Stored data

◇ ◇ ◇

From an optimization exercise on the open Yosys and OpenROAD flow, aimed at small area, a short achievable clock period and few clock cycles; shortcuts taken in it are not production practice. In this exercise RTL edits were held to simulation tests only and were not proved equivalent to the original. Power figures rest on the tool's default switching activity, not on a simulated workload.

**design/flow/config.mk**
```make
export PLATFORM = sky130hd
export DESIGN_NAME = matvec_top
export DESIGN_NICKNAME = matvec_top
export VERILOG_FILES = /design/flow/design.v
export SDC_FILE = /design/flow/constraint.sdc
export NUM_CORES = 4
export LEC_CHECK = 0
export CAP_MARGIN = 20
export CORE_MARGIN = 2
export CORE_UTILIZATION = 70
export CTS_CLUSTER_DIAMETER = 120
export CTS_CLUSTER_SIZE = 24
export SETUP_SLACK_MARGIN = 4.9
export SLEW_MARGIN = 20
export TNS_END_PERCENT = 0
```
**design/flow/constraint.sdc**
```tcl
create_clock -name core_clock -period 8.0 [get_ports {clk}]
set_input_delay 1.6000 -clock core_clock [delete_from_list [all_inputs] [get_ports {clk}]]
set_output_delay 1.6000 -clock core_clock [all_outputs]
set_load 0.01 [all_outputs]
```
Background: an optimization exercise with open tools, aiming at small area. Do not read the settings as production practice.
Function was checked by simulation only, so behaviour that the tests miss may differ from the original.
Power and IR drop assume default switching activity.

Setup of run 1:
// ecc_input_loader
module ecc_input_loader #(
   parameter  int DATA_W  = 64,
   localparam int N_WORDS = 768 / DATA_W
) (
   input  logic              i_clk,
   input  logic              i_rst_n,
   input  logic              i_in_valid,
   output logic              o_in_ready,
   input  logic [DATA_W-1:0] i_in_data,
   output logic              o_start,
   input  logic              i_core_ack,
   input  logic              i_core_done,
   output logic [255:0]      o_scalar,
   output logic [255:0]      o_px,
   output logic [255:0]      o_py
   ,
   output logic              o_range_err
);
Size in the first run: ~770 flip-flops.
Settings: LEC_CHECK=0, CAP_MARGIN=20, CORE_MARGIN=2, CORE_UTILIZATION=70, CTS_BUF_LIST=sky130_fd_sc_hd__clkbuf_8, CTS_CLUSTER_DIAMETER=100, CTS_CLUSTER_SIZE=19, SLEW_MARGIN=20; clock period 5.0 ns.
standard.sh (not shown) runs the stock make flow with config.mk's settings and CLKGATE_MAP_FILE= SYNTH_SCRIPT=/design/flow/synth_recipe.tcl, a recipe that flattens the netlist after the stock synthesis.
==> flow/flow/run.sh <==
#!/bin/bash
# Standard ORFS layout, with the port buffers made from the smallest buffer
# (buf_1), pins allowed on every routing track of the die edge, and clock tree
# synthesis without dummy loads.
set -euo pipefail
export BUFFER_PORTS_ARGS="-buffer_cell sky130_fd_sc_hd__buf_1"
export PLACE_PINS_ARGS="-min_distance 1 -min_distance_in_tracks"
export CTS_ARGS="-sink_clustering_enable -repair_clock_nets -dont_use_dummy_load -sink_clustering_size 20 -sink_clustering_max_diameter 80 -buf_list sky130_fd_sc_hd__clkbuf_8"
bash standard.sh finish > run_standard.log 2>&1
Run 1: PASS, flow complete, no timing, DRC or antenna violations
What run 2 does differently from run 1 at the input level:
-- flow/flow/run.sh --
<<< run 1, line 8
export CTS_ARGS="-sink_clustering_enable -repair_clock_nets -dont_use_dummy_load -sink_clustering_size 20 -sink_clustering_max_diameter 80 -buf_list sky130_fd_sc_hd__clkbuf_8"
>>> run 2, line 8
export CTS_ARGS="-sink_clustering_enable -repair_clock_nets -dont_use_dummy_load -sink_clustering_size 22 -sink_clustering_max_diameter 50 -buf_list sky130_fd_sc_hd__clkbuf_8"
## What came out
For wire length, run 1 and run 2 come out practically identical.
Run 1 -> run 2: area growth from synthesis to layout flat
As far as average wire per standard cell is concerned, run 2 and run 1 perform about the same.
Going from run 1 to run 2, post-layout worst setup margin shrinks by 0.035 ns.
Input-level comparison between run 3 and run 2:
-- flow/flow/run.sh --
<<< run 2, line 8
export CTS_ARGS="-sink_clustering_enable -repair_clock_nets -dont_use_dummy_load -sink_clustering_size 22 -sink_clustering_max_diameter 50 -buf_list sky130_fd_sc_hd__clkbuf_8"
>>> run 3, line 8
export CTS_ARGS="-sink_clustering_enable -repair_clock_nets -dont_use_dummy_load -sink_clustering_size 21 -sink_clustering_max_diameter 60 -buf_list sky130_fd_sc_hd__clkbuf_8"
--- outcome ---
- Run 3 ran to completion and came out clean on the timing, DRC and antenna checks.
- The higher power came out of run 2.
- Run 3 against run 2: setup slack went up 0.074 ns, final area closely matched the old numbers, register-to-register slack has increased.
- Taking run 2 as the reference, in run 3 number of well taps shows no meaningful change; share of the core filled with cells has remained practically unchanged.
Modified inputs, run 4 compared to run 3
==> flow/flow/run.sh <==
#!/bin/bash
# Standard ORFS layout, with the port buffers made from the smallest buffer
# (buf_1), pins allowed on every routing track of the die edge, clock tree
# synthesis without dummy loads, and (after the unchanged standard synthesis)
# the largest buffers and inverters kept out of the resizer's buffer trees.
set -euo pipefail
bash standard.sh synth > run_synth.log 2>&1
export BUFFER_PORTS_ARGS="-buffer_cell sky130_fd_sc_hd__buf_1"
export PLACE_PINS_ARGS="-min_distance 1 -min_distance_in_tracks"
export CTS_ARGS="-sink_clustering_enable -repair_clock_nets -dont_use_dummy_load -sink_clustering_size 20 -sink_clustering_max_diameter 80 -buf_list sky130_fd_sc_hd__clkbuf_8"
export DONT_USE_CELLS="sky130_fd_sc_hd__buf_8 sky130_fd_sc_hd__buf_12 sky130_fd_sc_hd__buf_16 sky130_fd_sc_hd__bufbuf_8 sky130_fd_sc_hd__bufbuf_16 sky130_fd_sc_hd__bufinv_8 sky130_fd_sc_hd__bufinv_16 sky130_fd_sc_hd__inv_8 sky130_fd_sc_hd__inv_12 sky130_fd_sc_hd__inv_16 sky130_fd_sc_hd__clkinv_8 sky130_fd_sc_hd__clkinv_16 sky130_fd_sc_hd__clkbuf_16"
bash standard.sh finish > run_standard.log 2>&1
Results
- Re maximum root-to-sink buffer count: no difference whatsoever between run 4 and run 3.
- [run 4] ratio of final minimum period to clock period rose 0.78 points relative to run 3
- On number of non-filler instances in the completed layout, run 4 and run 3 are neck and neck.
- Share of power burned in the clock network across run 4 and run 3: no real change.
- Reported for run 4 and run 3, area taken by multi-input logic gates turned out identical to the last digit.
- Layout-stage area growth over the synthesis result across run 4 and run 3: no real change.
- The run with more setup slack is run 3; run 4 has less.

ecc_input_loader, a different RTL version from the one above (not shown whole).
For scale: roughly 780 flip-flops, about 840 I/O pins, roughly 24000 sq um of cells after synthesis.
==> flow/config.mk <==
export PLATFORM = sky130hd
export DESIGN_NAME = ecc_input_loader
export DESIGN_NICKNAME = ecc_input_loader
export VERILOG_FILES = /design/flow/design.v
export SDC_FILE = /design/flow/constraint.sdc
export NUM_CORES = 4
export LEC_CHECK = 0
export CAP_MARGIN = 20
export CORE_MARGIN = 2
export CORE_UTILIZATION = 70
export CTS_BUF_LIST = sky130_fd_sc_hd__clkbuf_8
export CTS_CLUSTER_DIAMETER = 45
export CTS_CLUSTER_SIZE = 20
export SLEW_MARGIN = 20
==> flow/constraint.sdc <==
create_clock -name core_clock -period 5.0 [get_ports {i_clk}]
set_input_delay 1.0000 -clock core_clock [delete_from_list [all_inputs] [get_ports {i_clk}]]
set_output_delay 1.0000 -clock core_clock [all_outputs]
set_load 0.01 [all_outputs]
==> flow/flow/run.sh <==
#!/bin/bash
# Standard ORFS layout, with the port buffers made from the smallest buffer
# (buf_1) and pins allowed on every routing track of the die edge.
set -euo pipefail
export BUFFER_PORTS_ARGS="-buffer_cell sky130_fd_sc_hd__buf_1"
export PLACE_PINS_ARGS="-min_distance 1 -min_distance_in_tracks"
bash standard.sh finish > run_standard.log 2>&1
==> next run, changes <==
Settings changed: CORE_UTILIZATION 70 to 78, CTS_CLUSTER_DIAMETER 45 to 100, CTS_CLUSTER_SIZE 20 to 19.
Result:
- The new run never finished: it broke off in detailed placement (3_5_place_dp) (DPL-0033)
- synthesized cell count is unchanged
- area after synthesis does not change
==> next run, changes <==
Settings changed: CORE_UTILIZATION 78 to 70, CTS_CLUSTER_DIAMETER 100 to 60, CTS_CLUSTER_SIZE 19 to 16.
After rerunning:
- Now the flow completed with no timing, DRC or antenna violations
- area after synthesis does not change
- synthesized cell count stays the same
==> next run, changes <==
Settings changed: ABC_AREA set to 1, CAP_MARGIN 20 to 0, CORE_UTILIZATION 70 to 50, CTS_BUF_LIST sky130_fd_sc_hd__clkbuf_8 to sky130_fd_sc_hd__clkbuf_16, CTS_CLUSTER_SIZE 16 to 40, SLEW_MARGIN 20 to 0.
Effect: The new run passed the timing, DRC and antenna checks. Design area is higher by 2.9%. Power shrinks by 1.0%. Routed wire length rises by 1.1%. Non-clock buffer count falls by 8.

[re-timing with driven ports]
In the flow no input, the clock included, has a driving cell. The finished layouts below were timed again as built, in two steps.
Step 1: set_driving_cell puts a clkbuf_16 on i_clk and a buf_2 on each other input, an assumption about the parent block.
Step 2, shift: input delay + t, output delay - t, t = (earliest + latest rising clock arrival at the registers) / 2. This alone moves slack from input paths to output paths.
a / b / c = ideal / step 1 / step 2; a / b = the first two.
run	t (ns)	slack for setup (ns)	worst hold slack (ns)
run 1	0.633	2.125 / 2.078 / 1.896	0.432 / 0.432 / 0.432
run 2	0.656	2.090 / 2.042 / 1.904	0.423 / 0.423 / 0.423
run 3	0.625	2.164 / 2.114 / 1.932	0.446 / 0.446 / 0.446
run 4	0.633	2.125 / 2.078 / 1.896	0.432 / 0.432 / 0.432
the first run of note 2	0.666	2.465 / 2.414 / 1.824	0.152 / 0.204 / 0.436
the third run of note 2	0.678	2.467 / 2.418 / 1.834	0.147 / 0.191 / 0.445
the fourth run of note 2	0.635	2.357 / 2.373 / 1.748	0.192 / 0.164 / 0.432
After both steps setup and hold are still met in every run listed. The setup slack of the first run of note 2, which loses most, moves by -0.051 ns with the drivers and by -0.641 ns with both steps.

◇ ◇ ◇

▶ What the task requires
The answer is each line from the entries above in which the word "same" occurs.

▶ Response to the exercise
As far as average wire per standard cell is concerned, run 2 and run 1 perform about the same.
- synthesized cell count stays the same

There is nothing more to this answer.